==> src/rtl/mem_hs_pkg.sv <==
// Shared definitions for the memory wait-state responder: state encoding
// and default geometry/latency constants.
package mem_hs_pkg;

    // 2'b11 is never entered; the FSM treats it as IDLE.
    typedef enum logic [1:0] {
        ST_IDLE   = 2'b00,
        ST_ACCESS = 2'b01,
        ST_READY  = 2'b10
    } state_e;

    localparam int DEF_DW      = 8;
    localparam int DEF_AW      = 4;
    localparam int DEF_LATENCY = 2;
    localparam int DEF_CW      = 4;

endpackage

==> src/rtl/mem_array.sv <==
// Local storage for the responder: 2**AW x DW words, synchronous write,
// read mux into a data register that only updates on a load strobe.
// The storage has no reset; only the output register does.
module mem_array #(
    parameter int DW = 8,
    parameter int AW = 4
) (
    input  logic          clk,
    input  logic          rst,
    input  logic          we,
    input  logic [AW-1:0] waddr,
    input  logic [DW-1:0] wdata,
    input  logic          load,
    input  logic [AW-1:0] raddr,
    output logic [DW-1:0] rdata
);

    logic [DW-1:0] mem [2**AW];
    logic [DW-1:0] rdata_d;
    logic [DW-1:0] rdata_q;

    // Storage write; a same-edge load reads the pre-write word.
    always_ff @(posedge clk) begin
        if (we) begin
            mem[waddr] <= wdata;
        end
    end

    // Output register only changes when the FSM asks for a load.
    always_comb begin
        rdata_d = rdata_q;
        if (load) begin
            rdata_d = mem[raddr];
        end
    end

    // Output data register, cleared by reset.
    always_ff @(posedge clk or negedge rst) begin
        if (!rst) begin
            rdata_q <= '0;
        end else begin
            rdata_q <= rdata_d;
        end
    end

    assign rdata = rdata_q;

endmodule

==> src/rtl/mem_wait_responder.sv <==
// Memory-side responder of the go/read/wait-state/done handshake.
// Handshake: rd is held high by the initiator for the whole request; ws=1
// means data is not ready and the initiator retries; rvalid=1 means rdata
// is valid and held until the initiator pulses ds for one cycle. Dropping
// rd (with ds low) before ds aborts the access. All outputs are registered.
module mem_wait_responder
    import mem_hs_pkg::*;
#(
    parameter int DW      = DEF_DW,
    parameter int AW      = DEF_AW,
    parameter int LATENCY = DEF_LATENCY,
    parameter int CW      = DEF_CW
) (
    input  logic          clk,
    input  logic          rst,
    input  logic          rd,
    input  logic          ds,
    input  logic [AW-1:0] addr,
    input  logic          we,
    input  logic [AW-1:0] waddr,
    input  logic [DW-1:0] wdata,
    output logic          ws,
    output logic [DW-1:0] rdata,
    output logic          rvalid,
    output logic          busy,
    output logic [1:0]    dbg_state
);

    state_e        state_d, state_q;
    logic [CW-1:0] cnt_d, cnt_q;
    logic [AW-1:0] cap_addr_d, cap_addr_q;
    logic          ws_d, ws_q;
    logic          rvalid_d, rvalid_q;
    logic          busy_d, busy_q;
    logic          load;
    logic [AW-1:0] raddr;

    // Next-state, latency counter and address capture.
    always_comb begin
        state_d    = state_q;
        cnt_d      = cnt_q;
        cap_addr_d = cap_addr_q;
        load       = 1'b0;
        case (state_q)
            ST_IDLE: begin
                if (rd) begin
                    cap_addr_d = addr;
                    if (LATENCY == 0) begin
                        state_d = ST_READY;
                        load    = 1'b1;
                    end else begin
                        state_d = ST_ACCESS;
                        cnt_d   = CW'(LATENCY);
                    end
                end
            end
            ST_ACCESS: begin
                if (!rd) begin
                    state_d = ST_IDLE;
                    cnt_d   = '0;
                end else if (cnt_q == CW'(1)) begin
                    state_d = ST_READY;
                    cnt_d   = '0;
                    load    = 1'b1;
                end else begin
                    cnt_d = cnt_q - CW'(1);
                end
            end
            ST_READY: begin
                // ds has priority; rd low without ds is an abort.
                if (ds || !rd) begin
                    state_d = ST_IDLE;
                end
            end
            default: begin
                state_d = ST_IDLE;
                cnt_d   = '0;
            end
        endcase
    end

    // The first request cycle reads the live address; later loads use the capture.
    always_comb begin
        raddr = (state_q == ST_IDLE) ? addr : cap_addr_q;
    end

    // Moore outputs decoded from the next state so they register with it.
    always_comb begin
        ws_d     = (state_d == ST_ACCESS);
        rvalid_d = (state_d == ST_READY);
        busy_d   = (state_d != ST_IDLE);
    end

    // FSM state, counter, captured address and registered outputs.
    always_ff @(posedge clk or negedge rst) begin
        if (!rst) begin
            state_q    <= ST_IDLE;
            cnt_q      <= '0;
            cap_addr_q <= '0;
            ws_q       <= 1'b0;
            rvalid_q   <= 1'b0;
            busy_q     <= 1'b0;
        end else begin
            state_q    <= state_d;
            cnt_q      <= cnt_d;
            cap_addr_q <= cap_addr_d;
            ws_q       <= ws_d;
            rvalid_q   <= rvalid_d;
            busy_q     <= busy_d;
        end
    end

    mem_array #(
        .DW (DW),
        .AW (AW)
    ) u_mem (
        .clk   (clk),
        .rst   (rst),
        .we    (we),
        .waddr (waddr),
        .wdata (wdata),
        .load  (load),
        .raddr (raddr),
        .rdata (rdata)
    );

    assign ws        = ws_q;
    assign rvalid    = rvalid_q;
    assign busy      = busy_q;
    assign dbg_state = state_q;

endmodule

* Action item: Print the data again exactly.

* Solution:
==> src/rtl/mem_hs_pkg.sv <==
// Shared definitions for the memory wait-state responder: state encoding
// and default geometry/latency constants.
package mem_hs_pkg;

    // 2'b11 is never entered; the FSM treats it as IDLE.
    typedef enum logic [1:0] {
        ST_IDLE   = 2'b00,
        ST_ACCESS = 2'b01,
        ST_READY  = 2'b10
    } state_e;

    localparam int DEF_DW      = 8;
    localparam int DEF_AW      = 4;
    localparam int DEF_LATENCY = 2;
    localparam int DEF_CW      = 4;

endpackage

==> src/rtl/mem_array.sv <==
// Local storage for the responder: 2**AW x DW words, synchronous write,
// read mux into a data register that only updates on a load strobe.
// The storage has no reset; only the output register does.
module mem_array #(
    parameter int DW = 8,
    parameter int AW = 4
) (
    input  logic          clk,
    input  logic          rst,
    input  logic          we,
    input  logic [AW-1:0] waddr,
    input  logic [DW-1:0] wdata,
    input  logic          load,
    input  logic [AW-1:0] raddr,
    output logic [DW-1:0] rdata
);

    logic [DW-1:0] mem [2**AW];
    logic [DW-1:0] rdata_d;
    logic [DW-1:0] rdata_q;

    // Storage write; a same-edge load reads the pre-write word.
    always_ff @(posedge clk) begin
        if (we) begin
            mem[waddr] <= wdata;
        end
    end

    // Output register only changes when the FSM asks for a load.
    always_comb begin
        rdata_d = rdata_q;
        if (load) begin
            rdata_d = mem[raddr];
        end
    end

    // Output data register, cleared by reset.
    always_ff @(posedge clk or negedge rst) begin
        if (!rst) begin
            rdata_q <= '0;
        end else begin
            rdata_q <= rdata_d;
        end
    end

    assign rdata = rdata_q;

endmodule

==> src/rtl/mem_wait_responder.sv <==
// Memory-side responder of the go/read/wait-state/done handshake.
// Handshake: rd is held high by the initiator for the whole request; ws=1
// means data is not ready and the initiator retries; rvalid=1 means rdata
// is valid and held until the initiator pulses ds for one cycle. Dropping
// rd (with ds low) before ds aborts the access. All outputs are registered.
module mem_wait_responder
    import mem_hs_pkg::*;
#(
    parameter int DW      = DEF_DW,
    parameter int AW      = DEF_AW,
    parameter int LATENCY = DEF_LATENCY,
    parameter int CW      = DEF_CW
) (
    input  logic          clk,
    input  logic          rst,
    input  logic          rd,
    input  logic          ds,
    input  logic [AW-1:0] addr,
    input  logic          we,
    input  logic [AW-1:0] waddr,
    input  logic [DW-1:0] wdata,
    output logic          ws,
    output logic [DW-1:0] rdata,
    output logic          rvalid,
    output logic          busy,
    output logic [1:0]    dbg_state
);

    state_e        state_d, state_q;
    logic [CW-1:0] cnt_d, cnt_q;
    logic [AW-1:0] cap_addr_d, cap_addr_q;
    logic          ws_d, ws_q;
    logic          rvalid_d, rvalid_q;
    logic          busy_d, busy_q;
    logic          load;
    logic [AW-1:0] raddr;

    // Next-state, latency counter and address capture.
    always_comb begin
        state_d    = state_q;
        cnt_d      = cnt_q;
        cap_addr_d = cap_addr_q;
        load       = 1'b0;
        case (state_q)
            ST_IDLE: begin
                if (rd) begin
                    cap_addr_d = addr;
                    if (LATENCY == 0) begin
                        state_d = ST_READY;
                        load    = 1'b1;
                    end else begin
                        state_d = ST_ACCESS;
                        cnt_d   = CW'(LATENCY);
                    end
                end
            end
            ST_ACCESS: begin
                if (!rd) begin
                    state_d = ST_IDLE;
                    cnt_d   = '0;
                end else if (cnt_q == CW'(1)) begin
                    state_d = ST_READY;
                    cnt_d   = '0;
                    load    = 1'b1;
                end else begin
                    cnt_d = cnt_q - CW'(1);
                end
            end
            ST_READY: begin
                // ds has priority; rd low without ds is an abort.
                if (ds || !rd) begin
                    state_d = ST_IDLE;
                end
            end
            default: begin
                state_d = ST_IDLE;
                cnt_d   = '0;
            end
        endcase
    end

    // The first request cycle reads the live address; later loads use the capture.
    always_comb begin
        raddr = (state_q == ST_IDLE) ? addr : cap_addr_q;
    end

    // Moore outputs decoded from the next state so they register with it.
    always_comb begin
        ws_d     = (state_d == ST_ACCESS);
        rvalid_d = (state_d == ST_READY);
        busy_d   = (state_d != ST_IDLE);
    end

    // FSM state, counter, captured address and registered outputs.
    always_ff @(posedge clk or negedge rst) begin
        if (!rst) begin
            state_q    <= ST_IDLE;
            cnt_q      <= '0;
            cap_addr_q <= '0;
            ws_q       <= 1'b0;
            rvalid_q   <= 1'b0;
            busy_q     <= 1'b0;
        end else begin
            state_q    <= state_d;
            cnt_q      <= cnt_d;
            cap_addr_q <= cap_addr_d;
            ws_q       <= ws_d;
            rvalid_q   <= rvalid_d;
            busy_q     <= busy_d;
        end
    end

    mem_array #(
        .DW (DW),
        .AW (AW)
    ) u_mem (
        .clk   (clk),
        .rst   (rst),
        .we    (we),
        .waddr (waddr),
        .wdata (wdata),
        .load  (load),
        .raddr (raddr),
        .rdata (rdata)
    );

    assign ws        = ws_q;
    assign rvalid    = rvalid_q;
    assign busy      = busy_q;
    assign dbg_state = state_q;

endmodule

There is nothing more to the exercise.